Among the lines below, copy each one in which "declared" appears.

Stored items
# # # # #
File: src/hw/rtl/ethernet_mac_register_block_core_assert.svh
// Assertion macros for the MAC register block.
// EMRB_ASSERT_SAME: consequent checked in the same cycle as the antecedent.
// EMRB_ASSERT_NEXT: consequent checked in the cycle after the antecedent.
`ifndef ETHERNET_MAC_REGISTER_BLOCK_CORE_ASSERT_SVH
`define ETHERNET_MAC_REGISTER_BLOCK_CORE_ASSERT_SVH
`ifndef SYNTHESIS
`define EMRB_ASSERT_SAME(label, clk, rst_n, ante, cons, msg) \
    label: assert property (@(posedge clk) disable iff (!rst_n) (ante) |-> (cons)) \
        else $error(msg);
`define EMRB_ASSERT_NEXT(label, clk, rst_n, ante, cons, msg) \
    label: assert property (@(posedge clk) disable iff (!rst_n) (ante) |=> (cons)) \
        else $error(msg);
`else
`define EMRB_ASSERT_SAME(label, clk, rst_n, ante, cons, msg)
`define EMRB_ASSERT_NEXT(label, clk, rst_n, ante, cons, msg)
`endif
`endif

File: src/hw/rtl/emrb_ram.sv
`timescale 1ns / 1ps
`default_nettype none

// simple dual-port RAM, registered read
module emrb_ram #(
    parameter  int WIDTH = 32,
    parameter  int DEPTH = 32,
    localparam int AW    = (DEPTH > 1) ? $clog2(DEPTH) : 1
) (
    input  wire logic             i_clk,
    input  wire logic             i_we,
    input  wire logic [AW-1:0]    i_waddr,
    input  wire logic [WIDTH-1:0] i_wdata,
    input  wire logic             i_re,
    input  wire logic [AW-1:0]    i_raddr,
    output logic      [WIDTH-1:0] o_rdata
);
    logic [WIDTH-1:0] r_mem [DEPTH];
    logic [WIDTH-1:0] r_rdata;

    always_ff @(posedge i_clk) begin
        if (i_we) begin
            r_mem[i_waddr] <= i_wdata;
        end
        if (i_re) begin
            r_rdata <= r_mem[i_raddr];
        end
    end

    assign o_rdata = r_rdata;
endmodule

`default_nettype wire

File: config.mk
export PLATFORM = sky130hd
export DESIGN_NAME = emrb_ram
export DESIGN_NICKNAME = d
export VERILOG_FILES = /design/src/hw/rtl/ethernet_mac_register_block_core_assert.svh /design/src/hw/rtl/emrb_ram.sv
export SDC_FILE = /design/constraint.sdc
export NUM_CORES = 1
export LEC_CHECK = 0
export BUFFER_PORTS_ARGS = -buffer_cell sky130_fd_sc_hd__buf_2
export CAP_MARGIN = 0
export CORE_MARGIN = 4
export CORE_UTILIZATION = 28
export CTS_BUF_LIST = sky130_fd_sc_hd__clkbuf_4 sky130_fd_sc_hd__clkbuf_8
export DETAILED_ROUTE_END_ITERATION = 8
export SLEW_MARGIN = 5
export SYNTH_ARGS = -nofsm -noshare
export SYNTH_HDL_FRONTEND = slang
export SYNTH_SLANG_ARGS = --single-unit
File: constraint.sdc
create_clock -name i_clk -period 3.1 [get_ports i_clk]
set_clock_uncertainty 0.1 [all_clocks]
set_input_delay 0.155 -clock i_clk [delete_from_list [all_inputs] [get_ports i_clk]]
set_output_delay 0.155 -clock i_clk [all_outputs]
set_load 0.01 [all_outputs]
======== Word-level counts from Yosys, hierarchy flattened ========
Memories as Yosys holds them, arrays and structs flattened. A register that Yosys moved wholly into a read port is not among the register bits.
Index checks and enable logic that the tools add are counted.
word-level totals
  memories kept ........................... 1
  flip-flop bits (word level) ............. 0
  bits in writable memories ............... 1024
  word-level logic and storage cells ...... 3
memories
  memory  words  bits a word  rd ports  clocked after memory_dff  wr ports  RTL line        text
  r_mem   32     32           1         1                         1         emrb_ram.sv:18  logic [WIDTH-1:0] r_mem [DEPTH];
operators by class
  muxes and demuxes ....................... 2
operator list
  cell     count
  $mux W1  2

======== Logic depth before layout (Yosys ltp) ========
Gate-level depths: netlist of run 1.
  depth in word-level cells ............... 2
  gate-level depth with buffers ........... 8

======== Worst setup path after synthesis of run 1 ========
Ideal clock, no wire load.
  path type ............................... input to register
  from .................................... input i_waddr[1]
  to ...................................... memory r_mem[12][0] (enable)
  data arrival time ....................... 2.168 ns
  path buffers ............................ 1
  slack ................................... 0.411 ns
  required time ........................... 2.579 ns
  stages on the path ...................... 3
  cell sequence ........................... or3b_2 -> clkbuf_1 -> nor2_1
RTL lines
  what             RTL line        text
  start, declared  emrb_ram.sv:12  input wire logic [AW-1:0] i_waddr,
  end, declared    emrb_ram.sv:18
Straight into the memory's write port.

==> impl_metrics.yaml, run 1 <==
status:
  status: "complete, no violations"
placement:
  dpl-instance-area_sq_mm: 0.0444
  place_inst: 4224
  hpwl_microns: 60400
  port_buffers: 76
  gp_congestion: 0.733
  pre_cts_ws_ns: 0.816
final_layout:
  fin_cells: 4568
  filler_cell_count: 13634
  drive_above_1_share_pct: 18.1
  stdcell_area_sq_mm: 0.0480
  areaGrowthSynthToFinish_pct: 17.7
  nNetsFinal: 2577
worst_setup_path:
  critPathMostFrequentCell: "dlygate4sd3_1"
  crit_required_ns: 3.54
  ff2ff_path_depth: 5
  startpoint_type: "primary input"
  critical_path_class: "primary input to flip-flop"
  endpoint_kind: "flip-flop"
  cp_max_fo: 23
  reg2reg_slack_ns: 1.56
  cp_top_family: "buffers and inverters"
  slowest_stage: "dlygate4sd3_1"
  cp-startpoint: "i_raddr[1]"
  slowest_delay_ns: 0.77
  path_buf_inv: 5
  worst_ep_arrival_time_ns: 3.06
  r2r-end: "o_rdata[3]"
  rr_startpoint: "r_mem[0][3]"
  crit_cells: 10
  crit_end: "o_rdata[7]"
  path_cells: "dlygate4sd3_1, buf_2, nor2_4, dlygate4sd3_1, buf_12, buf_4, a22o_1, nor3_1, a31oi_1, nand3_1"
cts:
  cts_sinks: 1056
  cts-resized-gates: 0
  cts_inserted_buffers: 168
  tritoncts: "built"
  clock_latency_ns: 0.83
  htreeDepth: 4
  clk_pin_slew_ns: 0.06
  cts_buffer_depth: 3
  postCtsHoldBufs: 41
  cts_setup_buffers: 0
  cts_root_buffer: "clkbuf_8"
min_path:
  worst_hold_path_type: "primary input to flip-flop"
power_and_ir_drop:
  ir_drop_v: 0.000318
  p_leak_uw: 0.0165
  power_uw: 28900
  pwr_density_cell_mw_per_mm2: 603
sta:
  finalCriticalPeriod_ns: 2.62
  rsz0062_at_grt: "no"
  finalHoldViolCount: 0
  report.final.slew_viol_count: 0
  fin_tns_setup_ns: 0
  clock.fmax_mhz: 382
  min_period_over_period_pct: 84.4
  finalSetupViolCount: 0
  slew_headroom_pct: 39.7
  tightest_slew_ns: 0.903
  worst_slack_ns: 0.484
global_route:
  busiest_layer: "met2"
  antenna_found_initial: 15
  grt_pass1_wl_microns: 154000
  grt_pass1_vias: 22101
  met1_usage_pct: 17.9
  grt_use_met3_pct: 2.83
  grt_usage_pct: 13.9
  grt_max_degree: 61
  grtUsageMet2_pct: 23.5
  grt-ovfl-total: 0
floorplan:
  fp.dieH_microns: 390
  coreArea_sq_mm: 0.144
  io_pins: 77
  dieArea_sq_mm: 0.152
  fp.dieW_microns: 390
  rows: 139
  start_util_pct: 28.3
synthesis:
  synthCells: 2260
  synth_cell_types: 24
  syn_nets: 2305
  avgSynthCellArea_sq_um: 18.1
  ys.warnings.count: 0
  netlist_area_sq_mm: 0.0408
  ys_ff_latch: 1056
  synth_seq_area_share_pct: 77.7
route:
  vias: 21676
  drtAntennaViolNets: 0
  wl_per_cell_microns: 23.6
  drtIter0Drc: 1967
  wl_microns: 108000
  dr.pass1.iters: 5
  drc: 0
  via_per_inst: 4.75
job:
  drv_cap: 0
-- final cells by class --
class | count | area, sq um | area share (%)
Clock buffer | 227 | 2760 | 5.75
Antenna cell | 9 | 22.5 | 0.0469
Clock inverter | 67 | 444 | 0.925
Multi-Input combinational cell | 1077 | 8610 | 17.9
Timing Repair Buffer | 229 | 2110 | 4.39
Tap cell | 1903 | 2380 | 4.96
Sequential cell | 1056 | 31700 | 66.0
-- cells in the final DEF, fill, tap and decap left out, types with 6 or more instances in the layout --
cell	n
a21oi_1	96
a22o_1	64
a22oi_1	96
a31oi_1	32
buf_12	37
buf_2	74
buf_4	76
clkbuf_4	58
clkbuf_8	169
clkinv_1	45
clkinv_2	6
diode_2	9
dlygate4sd3_1	41
edfxtp_1	1056
mux2i_1	512
nand2_1	97
nand3_1	98
nor2_4	33
nor3_1	32
-- layer usage --
layer,routed length (microns),vias to the layer above
met3,6060,166
met2,53500,670
met1,45400,11224
met5,34,-
met4,2760,6
li1,-,9610
-- how the worst min path moves through the flow --
stage           startpoint          end  slack, ns  cells past startpoint
6_report        i_waddr[2]  r_mem[7][0]       0.12                      3
5_1_grt         i_waddr[2]  r_mem[7][0]       0.07                      3
4_1_cts         i_waddr[2]  r_mem[7][0]      0.006                      3
3_5_place_dp   o_rdata[29]  o_rdata[29]       0.48                      1
3_3_place_gp   o_rdata[29]  o_rdata[29]       0.48                      1
2_1_floorplan   i_wdata[0]  r_mem[0][0]       0.15                      0
-- worst min-delay path, stage by stage --
cell	delay, ns
buf_2	0.15
nand2_1	0.30
nor2_4	0.22
-- Yosys cell counts --
library cell  number  area (sq um)
nand3b_1           5          37.5
buf_1              5          18.8
edfxtp_1        1056         31700
nor2_1            34           128
clkbuf_1          46           173
mux2i_1          512          5120
a31oi_1           32           200
a21oi_1           96           480
and2_1             1          6.26
a22oi_1           96           721
buf_2             26           130
a22o_1            64           561
and2b_1            1          7.51
nand2b_1           2          12.5
nor3_1            32           160
buf_4             33           248
or3b_2             3          26.3
clkbuf_4           2          15.0
nand2_1           98           368
or2_2              1          6.26
buf_6             15           169
nor2b_1            1          6.26
nand3_1           98           490
or3_1              1          6.26
-- state kept, by name (all words and copies together) (netlist names) --
register,count
o_rdata,32
r_mem,1024
-- per-stage QoR --
step	hold slack (ns)	util (%)
2_1_floorplan	0.154	-
3_3_place_gp	0.483	30.8
3_5_place_dp	0.482	30.8
4_1_cts	0.00580	33.3
5_1_grt	0.0720	33.3
6_report	0.125	33.3
-- power breakdown --
group / internal (uW) / total (uW) / leakage (uW) / switching [uW]
registers: 15900 / 16000 / 0.00954 / 84.3
logic: 550 / 1570 / 0.00527 / 1020
clock network: 5930 / 11300 / 0.00169 / 5420
-- kinds of logic after synthesis --
group / after synthesis / share of synthesized area (%)
buf+inv: 127 / 1.85
compound gates: 288 / 4.81
flops: 1056 / 77.7
mux: 512 / 12.6
simple gates: 277 / 3.08
Power figures use the tool's default switching activity.
==> run 2: changes to the inputs <==
==> constraint.sdc (replaced) <==
create_clock -name i_clk -period 2.42 [get_ports i_clk]
set_clock_uncertainty 0.1 [all_clocks]
set_input_delay 0.121 -clock i_clk [delete_from_list [all_inputs] [get_ports i_clk]]
set_output_delay 0.121 -clock i_clk [all_outputs]
set_load 0.01 [all_outputs]
==> run 2 against run 1 <==
Compared with the run above:
- non-clock buffer count increased by 25
- global-route usage decreased by 0.36 points
- final cell count increased by 0.37%
- first-iteration DRC count decreased by 1.5%
- critical path type unchanged
==> impl_metrics.yaml, run 2 (synthesis results as in run 1) <==
status:
  status: "complete, no violations"
global_route:
  antenna_found_initial: 10
  grt_max_degree: 61
  grt_pass1_vias: 21712
  grt-ovfl-total: 0
  grt_pass1_wl_microns: 151000
  grt_usage_pct: 13.6
final_layout:
  areaGrowthSynthToFinish_pct: 18.5
  layout_common_cells: "1,056 x edfxtp_1, 512 x mux2i_1, 161 x clkbuf_8"
  final_common_cell: "edfxtp_1"
  drive_above_1_share_pct: 18.2
  regMostFlops: "r_mem"
  nNetsFinal: 2593
  stdcell_area_sq_mm: 0.0483
  largest_reg_flops: 1024
worst_setup_path:
  cp_max_fo: 8
  crit_required_ns: 2.87
  startpoint_type: "primary input"
  critical_path_class: "primary input to flip-flop"
  reg2reg_slack_ns: 0.84
  critPathMostFrequentCell: "dlygate4sd3_1"
  ff2ff_path_depth: 5
  r2r-end: "o_rdata[24]"
  worst_ep_arrival_time_ns: 2.87
  rr_startpoint: "r_mem[1][24]"
  path_buf_inv: 4
  slowest_stage: "dlygate4sd3_1"
  endpoint_kind: "flip-flop"
  slowest_delay_ns: 0.73
  path_cells: "dlygate4sd3_1, buf_2, or3b_2, dlygate4sd3_1, nor2_4, dlygate4sd3_1"
  cp_top_family: "buffers and inverters"
cts:
  htreeDepth: 4
  cts_buffer_depth: 3
  clock_latency_ns: 0.84
  cts_setup_buffers: 0
  cts_root_buffer: "clkbuf_8"
  cts_inserted_buffers: 159
  clk_pin_slew_ns: 0.06
  tritoncts: "built"
  cts-resized-gates: 0
  cts_sinks: 1056
sta:
  clock.fmax_mhz: 414
  rsz0062_at_grt: "no"
  min_period_over_period_pct: 99.8
  finalSetupViolCount: 0
  slew_headroom_pct: 56.6
  report.final.slew_viol_count: 0
  finalCriticalPeriod_ns: 2.41
  tightest_slew_ns: 0.651
  finalHoldViolCount: 0
  whs_ns: 0.115
  fin_tns_setup_ns: 0
route:
  vias: 21571
  wl_microns: 105000
  wl_per_cell_microns: 22.8
  via_per_inst: 4.70
  drtAntennaViolNets: 0
  dr.pass1.iters: 5
  drc: 0
  drtIter0Drc: 1937
floorplan:
  coreArea_sq_mm: 0.144
  fp.dieW_microns: 390
  rows: 139
  fp.dieH_microns: 390
  dieArea_sq_mm: 0.152
  start_util_pct: 28.3
  io_pins: 77
power_and_ir_drop:
  p_sw_share_pct: 22.5
  combinationalPowerShare_pct: 5.7
  pwr_density_cell_mw_per_mm2: 753
  clockPowerShare_pct: 37.9
  seqPwrFrac_pct: 56.4
  ir_drop_v: 0.000358
  p_sw_uw: 8200
  p_leak_uw: 0.0166
  intPower_uw: 28200
min_path:
  holdPathStages: 6
  worst_hold_path_type: "primary input to flip-flop"
  hp-start: "i_raddr[4]"
  min_to: "o_rdata[29]"
job:
  drv_cap: 0
placement:
  dpl-instance-area_sq_mm: 0.0448
  port_buffers: 76
  hpwl_microns: 59000
  gp_congestion: 0.760
run 2: changes by cell type in the layout (fill, tap and decap cells not counted), moves of 2 or more:
cell           delta
inv_12            -5
clkbuf_4         -10
clkinvlp_4        +3
clkinv_2          +7
inv_6             +2
buf_12           +24
buf_4             -7
clkinv_1          +4
clkinv_8          -2
dlygate4sd3_1     +6
clkbuf_8          -8
inv_8             +4
run 2: power by group through the flow:
| stage | Combinational (uW) | Clock [uW] | Sequential (uW) |
|---|---|---|---|
| finish | 2080 | 13800 | 20500 |
| global route | 2230 | 15100 | 20500 |
| CTS | 2100 | 14200 | 20500 |
| detailed placement | 2020 | 0 | 20900 |
| global placement | 2000 | 0 | 20900 |
| floorplan | 1050 | 0 | 20900 |
run 2: how the worst max path moves through the flow:
stage / from / endpoint / slack [ns] / depth (start not counted)
5_1_grt: i_waddr[4] / r_mem[8][9] / 0.04 / 6
2_1_floorplan: i_waddr[1] / r_mem[12][0] / -0.24 / 3
3_3_place_gp: i_raddr[2] / o_rdata[22] / 0.19 / 7
4_1_cts: i_raddr[1] / o_rdata[9] / 0.08 / 10
6_report: i_waddr[4] / r_mem[8][10] / 0.006 / 6
3_5_place_dp: i_raddr[2] / o_rdata[22] / 0.17 / 7
run 2: per-stage QoR:
step | instances | utilization [%] | setup slack, ns | total power, uW
finish | 4585 | 33.5 | 0.00575 | 36400
global route | 4579 | 33.5 | 0.0396 | 37800
CTS | 4577 | 33.5 | 0.0776 | 36800
detailed placement | 4242 | 31.1 | 0.167 | 22900
global placement | 4242 | 31.1 | 0.195 | 22900
floorplan | 2260 | - | -0.235 | 21900
run 2: repair_timing:
action,4_1_cts,5_1_grt
endpoints found under the setup margin,0,3
hold buffers,48,0
hold endpoints to repair,1124,0
run 2: layout make-up:
type	count	area [sq um]
fillers	13637	95800
flip-flops and latches	1056	31700
multi-input cells	1077	8610
repair buffers	254	2630
clock buffers	209	2580
well taps	1903	2380
clock inverters	78	415
diodes	8	20.0
run 2: metal layers:
metal	vias up	global-route usage (%)	routed length [microns]
met4	6	4.73	3000
met5	-	0	45
met1	11096	17.4	44400
met3	191	2.76	5660
li1	9621	-	-
met2	657	22.8	51600
run 2: tightest hold or removal path: stages:
cell and delay (ns):
buf_2 0.15, nand2b_2 0.17, buf_12 0.21, a21oi_1 0.07, nand3_1 0.08, nand3_1 0.07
# # # # #
### COMPLETED TASK
  start, declared  emrb_ram.sv:12  input wire logic [AW-1:0] i_waddr,
  end, declared    emrb_ram.sv:18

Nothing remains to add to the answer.